Refer to Exercise 6.44 (p. 356), in which 50 consumers taste-tested a new snack food. Their responses (where 0 = do not like; 1 = like; 2 = indifferent) are reproduced below

1. Test \({H_0}:p = .5\) against \({H_0}:p > .5\), where p is the proportion of customers who do not like the snack food. Use \(\alpha = 0.10\).
   1 0 0 1 2 0 1 1 0 0 0 1 0 2 0 2 2 0 0 1 1 0 0 0 0 1 0 2 0 0 0 1 0 0 1 0 0 1 0 1 0 2 0 0 1 1 0 0 0 1

The number of sample size is 50.

The hypothesis are given by

\(\begin{aligned}{H_0}:p = .5\\{H_a}:p > .5\end{aligned}\)

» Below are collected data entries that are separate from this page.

`src/rtl/lp_wake_pkg.sv`:
```
package lp_wake_pkg;

   // Power-mode encoding of the controller state register
   typedef enum logic [1:0] {
      PM_RUN    = 2'd0,
      PM_LOW    = 2'd1,
      PM_SETTLE = 2'd2
   } pm_state_t;

   // Bit positions of the raw pin vector fed to the synchronizer bank
   localparam int SRC_CARD = 0;
   localparam int SRC_OVC  = 1;
   localparam int SRC_RSTA = 2;
   localparam int SRC_RSTB = 3;
   localparam int SRC_RX   = 4;
   localparam int SRC_IRQ  = 5;
   localparam int NUM_SRC  = 6;

   // Level-sensitive sources occupy the low part of the vector
   localparam int NUM_LVL  = 4;

   // Edge-sensitive sources, in edge-detector lane order
   localparam int EDGE_RX  = 0;
   localparam int EDGE_IRQ = 1;
   localparam int NUM_EDGE = NUM_SRC - NUM_LVL;

endpackage

```
`src/rtl/lp_wake_sync.sv`:
```
// Bank of multi-flop synchronizers, one chain per input bit.
module lp_wake_sync #(
   parameter int WIDTH  = 1,
   parameter int STAGES = 2
) (
   input  logic             clk,
   input  logic             rst_n,
   input  logic [WIDTH-1:0] async_in,
   output logic [WIDTH-1:0] sync_out
);

   generate
      if (WIDTH < 1) begin : g_bad_width
         $error("lp_wake_sync: WIDTH must be at least 1");
      end
      if (STAGES < 2) begin : g_bad_stages
         $error("lp_wake_sync: STAGES must be at least 2");
      end
   endgenerate

   genvar b;
   generate
      for (b = 0; b < WIDTH; b++) begin : g_lane
         logic [STAGES-1:0] chain_q;

         always_ff @(posedge clk or negedge rst_n) begin
            if (!rst_n) begin
               chain_q <= '0;
            end else begin
               chain_q <= {chain_q[STAGES-2:0], async_in[b]};
            end
         end

         assign sync_out[b] = chain_q[STAGES-1];
      end
   endgenerate

endmodule

```
`src/rtl/lp_wake_edge.sv`:
```
// Per-lane edge detector; FALL_MASK picks falling (1) or rising (0) per lane.
module lp_wake_edge #(
   parameter int               WIDTH     = 1,
   parameter logic [WIDTH-1:0] FALL_MASK = '1
) (
   input  logic             clk,
   input  logic             rst_n,
   input  logic [WIDTH-1:0] level,
   output logic [WIDTH-1:0] hit
);

   logic [WIDTH-1:0] prev_q;

   // Previous level resets low, so a lane idling high after reset
   // never reports a spurious falling edge.
   always_ff @(posedge clk or negedge rst_n) begin
      if (!rst_n) begin
         prev_q <= '0;
      end else begin
         prev_q <= level;
      end
   end

   genvar b;
   generate
      for (b = 0; b < WIDTH; b++) begin : g_lane
         if (FALL_MASK[b]) begin : g_fall
            assign hit[b] = prev_q[b] & ~level[b];
         end else begin : g_rise
            assign hit[b] = ~prev_q[b] & level[b];
         end
      end
   endgenerate

endmodule

```
`src/rtl/lp_wake_qualify.sv`:
```
// Combines synchronized levels, detected edges and enable bits
// into a single wake condition.
module lp_wake_qualify
   import lp_wake_pkg::*;
(
   input  logic                lowpwr,
   input  logic [NUM_LVL-1:0]  lvl,
   input  logic [NUM_EDGE-1:0] fall,
   input  logic                card_ref,
   input  logic                rx_wake_en,
   input  logic                irq_wake_en,
   input  logic                irq_ctrl_en,
   output logic                any_wake
);

   logic [NUM_SRC-1:0] src_hit;
   logic               irq_path;

   always_comb begin
      irq_path          = irq_wake_en & irq_ctrl_en;
      src_hit           = '0;
      src_hit[SRC_CARD] = lvl[SRC_CARD] ^ card_ref;
      src_hit[SRC_OVC]  = lvl[SRC_OVC];
      src_hit[SRC_RSTA] = lvl[SRC_RSTA];
      src_hit[SRC_RSTB] = lvl[SRC_RSTB];
      // the receive line wakes through the interrupt path only
      src_hit[SRC_RX]   = fall[EDGE_RX] & rx_wake_en & irq_path;
      src_hit[SRC_IRQ]  = fall[EDGE_IRQ] & irq_path;
      any_wake          = lowpwr & (|src_hit);
   end

endmodule

```
`src/rtl/lp_wake_timer.sv`:
```
// Oscillator settling window: loads on wake entry, counts down to zero.
module lp_wake_timer #(
   parameter int CYCLES = 1536
) (
   input  logic clk,
   input  logic rst_n,
   input  logic load,
   output logic expired
);

   localparam int CW = (CYCLES > 2) ? $clog2(CYCLES) : 1;
   localparam logic [CW-1:0] LOAD_VAL = CW'(CYCLES - 1);

   generate
      if (CYCLES < 2) begin : g_bad_cycles
         $error("lp_wake_timer: CYCLES must be at least 2");
      end
   endgenerate

   logic [CW-1:0] cnt_q;

   always_ff @(posedge clk or negedge rst_n) begin
      if (!rst_n) begin
         cnt_q <= '0;
      end else if (load) begin
         cnt_q <= LOAD_VAL;
      end else if (cnt_q != '0) begin
         cnt_q <= cnt_q - 1'b1;
      end
   end

   assign expired = (cnt_q == '0);

endmodule

```
`src/rtl/lp_wake_ctrl.sv`:
```
// Low-power wake-up controller: top level with the power-mode sequencer.
module lp_wake_ctrl
   import lp_wake_pkg::*;
#(
   parameter int SETTLE_CYCLES = 1536,
   parameter int SYNC_STAGES   = 2
) (
   input  logic clk,
   input  logic rst_n,
   input  logic sleep_req,
   input  logic card_present,
   input  logic supply_ovc,
   input  logic hard_rst_a,
   input  logic hard_rst_b,
   input  logic rx_line,
   input  logic ext_irq_n,
   input  logic rx_wake_en,
   input  logic irq_wake_en,
   input  logic irq_ctrl_en,
   output logic wake_req,
   output logic run_ready
);

   generate
      if (SETTLE_CYCLES < 2) begin : g_bad_settle
         $error("lp_wake_ctrl: SETTLE_CYCLES must be at least 2");
      end
      if (SYNC_STAGES < 2) begin : g_bad_sync
         $error("lp_wake_ctrl: SYNC_STAGES must be at least 2");
      end
   endgenerate

   logic [NUM_SRC-1:0]  pin_raw;
   logic [NUM_SRC-1:0]  pin_sync;
   logic [NUM_EDGE-1:0] edge_fall;
   logic                card_ref_q;
   logic                any_wake;
   logic                settle_done;
   logic                timer_load;
   pm_state_t           state_q;
   pm_state_t           state_d;

   always_comb begin
      pin_raw           = '0;
      pin_raw[SRC_CARD] = card_present;
      pin_raw[SRC_OVC]  = supply_ovc;
      pin_raw[SRC_RSTA] = hard_rst_a;
      pin_raw[SRC_RSTB] = hard_rst_b;
      pin_raw[SRC_RX]   = rx_line;
      pin_raw[SRC_IRQ]  = ext_irq_n;
   end

   lp_wake_sync #(
      .WIDTH  (NUM_SRC),
      .STAGES (SYNC_STAGES)
   ) u_sync (
      .clk      (clk),
      .rst_n    (rst_n),
      .async_in (pin_raw),
      .sync_out (pin_sync)
   );

   lp_wake_edge #(
      .WIDTH     (NUM_EDGE),
      .FALL_MASK ({NUM_EDGE{1'b1}})
   ) u_edge (
      .clk   (clk),
      .rst_n (rst_n),
      .level (pin_sync[NUM_SRC-1:NUM_LVL]),
      .hit   (edge_fall)
   );

   lp_wake_qualify u_qual (
      .lowpwr      (state_q == PM_LOW),
      .lvl         (pin_sync[NUM_LVL-1:0]),
      .fall        (edge_fall),
      .card_ref    (card_ref_q),
      .rx_wake_en  (rx_wake_en),
      .irq_wake_en (irq_wake_en),
      .irq_ctrl_en (irq_ctrl_en),
      .any_wake    (any_wake)
   );

   // The card reference is taken on every accepted park request.
   always_ff @(posedge clk or negedge rst_n) begin
      if (!rst_n) begin
         card_ref_q <= 1'b0;
      end else if (sleep_req) begin
         card_ref_q <= pin_sync[SRC_CARD];
      end
   end

   // Park requests take priority over everything else.
   always_comb begin
      state_d = state_q;
      case (state_q)
         PM_RUN: begin
            if (sleep_req) state_d = PM_LOW;
         end
         PM_LOW: begin
            if (sleep_req)     state_d = PM_LOW;
            else if (any_wake) state_d = PM_SETTLE;
         end
         PM_SETTLE: begin
            if (sleep_req)        state_d = PM_LOW;
            else if (settle_done) state_d = PM_RUN;
         end
         default: state_d = PM_RUN;
      endcase
   end

   assign timer_load = (state_q == PM_LOW) & (state_d == PM_SETTLE);

   lp_wake_timer #(
      .CYCLES (SETTLE_CYCLES)
   ) u_timer (
      .clk     (clk),
      .rst_n   (rst_n),
      .load    (timer_load),
      .expired (settle_done)
   );

   always_ff @(posedge clk or negedge rst_n) begin
      if (!rst_n) begin
         state_q <= PM_RUN;
      end else begin
         state_q <= state_d;
      end
   end

   assign wake_req  = (state_q == PM_SETTLE);
   assign run_ready = (state_q == PM_RUN);

endmodule

```
File: config.mk
export PLATFORM = sky130hd
export DESIGN_NAME = lcd_nibble_bus
export DESIGN_NICKNAME = d
export VERILOG_FILES = /design/src/rtl/lcd_bus_pkg.sv /design/src/rtl/lcd_phase_timer.sv /design/src/rtl/lcd_status_capture.sv /design/src/rtl/lcd_nibble_bus.sv
export SDC_FILE = /design/constraint.sdc
export NUM_CORES = 1
export LEC_CHECK = 0
export BUFFER_PORTS_ARGS = -buffer_cell sky130_fd_sc_hd__clkbuf_2
export CAP_MARGIN = 20
export CORE_ASPECT_RATIO = 1.5
export CORE_MARGIN = 2
export CORE_UTILIZATION = 57
export DETAILED_ROUTE_END_ITERATION = 6
export PLACE_DENSITY = 0.82
export SYNTH_ARGS = -nofsm -noshare
export SYNTH_HDL_FRONTEND = slang
export SYNTH_SLANG_ARGS = --single-unit
File: constraint.sdc
create_clock -name clk -period 6.3 [get_ports clk]
set_input_delay 1.89 -clock clk [delete_from_list [all_inputs] [get_ports clk]]
set_output_delay 1.89 -clock clk [all_outputs]
set_load 0.01 [all_outputs]
## config.mk

```make
export PLATFORM = sky130hd
export DESIGN_NAME = seg_resolver
export DESIGN_NICKNAME = d
export VERILOG_FILES = /design/src/rtl/seg_res_pkg.sv /design/src/rtl/seg_pfx_scan.sv /design/src/rtl/seg_dflt_sel.sv /design/src/rtl/seg_resolver.sv
export SDC_FILE = /design/constraint.sdc
export NUM_CORES = 1
export LEC_CHECK = 0
export BUFFER_PORTS_ARGS = -buffer_cell sky130_fd_sc_hd__buf_4
export CAP_MARGIN = 20
export CORE_UTILIZATION = 31
export DETAILED_ROUTE_END_ITERATION = 8
export SYNTH_ARGS = -nofsm -noshare
export SYNTH_HDL_FRONTEND = slang
export SYNTH_SLANG_ARGS = --single-unit
```

## constraint.sdc

```tcl
create_clock -name clk -period 4.45 [get_ports clk]
set_clock_uncertainty 0.2 [all_clocks]
set_input_delay 0.89 -clock clk [delete_from_list [all_inputs] [get_ports clk]]
set_output_delay 0.89 -clock clk [all_outputs]
set_load 0.01 [all_outputs]
```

A null hypothesis is a statistical supposition that claims there is no difference between specific features of a population as well as data-generating activity. The alternate hypothesis asserts that there is a distinction. Hypothesis test enables you to reject a null hypothesis with a particular confidence level.

The proportion of customers who do not like the snack food is given below

\(\begin{aligned}\hat p &= \frac{{29}}{{50}}\\ &= 0.58\end{aligned}\)

The test statistic is calculated as

\(\begin{aligned}z &= \frac{{\hat p - p}}{{\sqrt {\frac{{pq}}{n}} }}\\ &= \frac{{0.58 - 0.5}}{{\sqrt {\frac{{.5 \times .5}}{{50}}} }}\\ &= \frac{{0.08}}{{0.07}}\\ &= 1.142\end{aligned}\)

Therefore, the test statistic is 1.142.

Rejection region \(z > {z_{0.1}} = 1.282\)

Therefore, the calculated z-value does not fall in the rejection region. We do not reject the null hypothesis.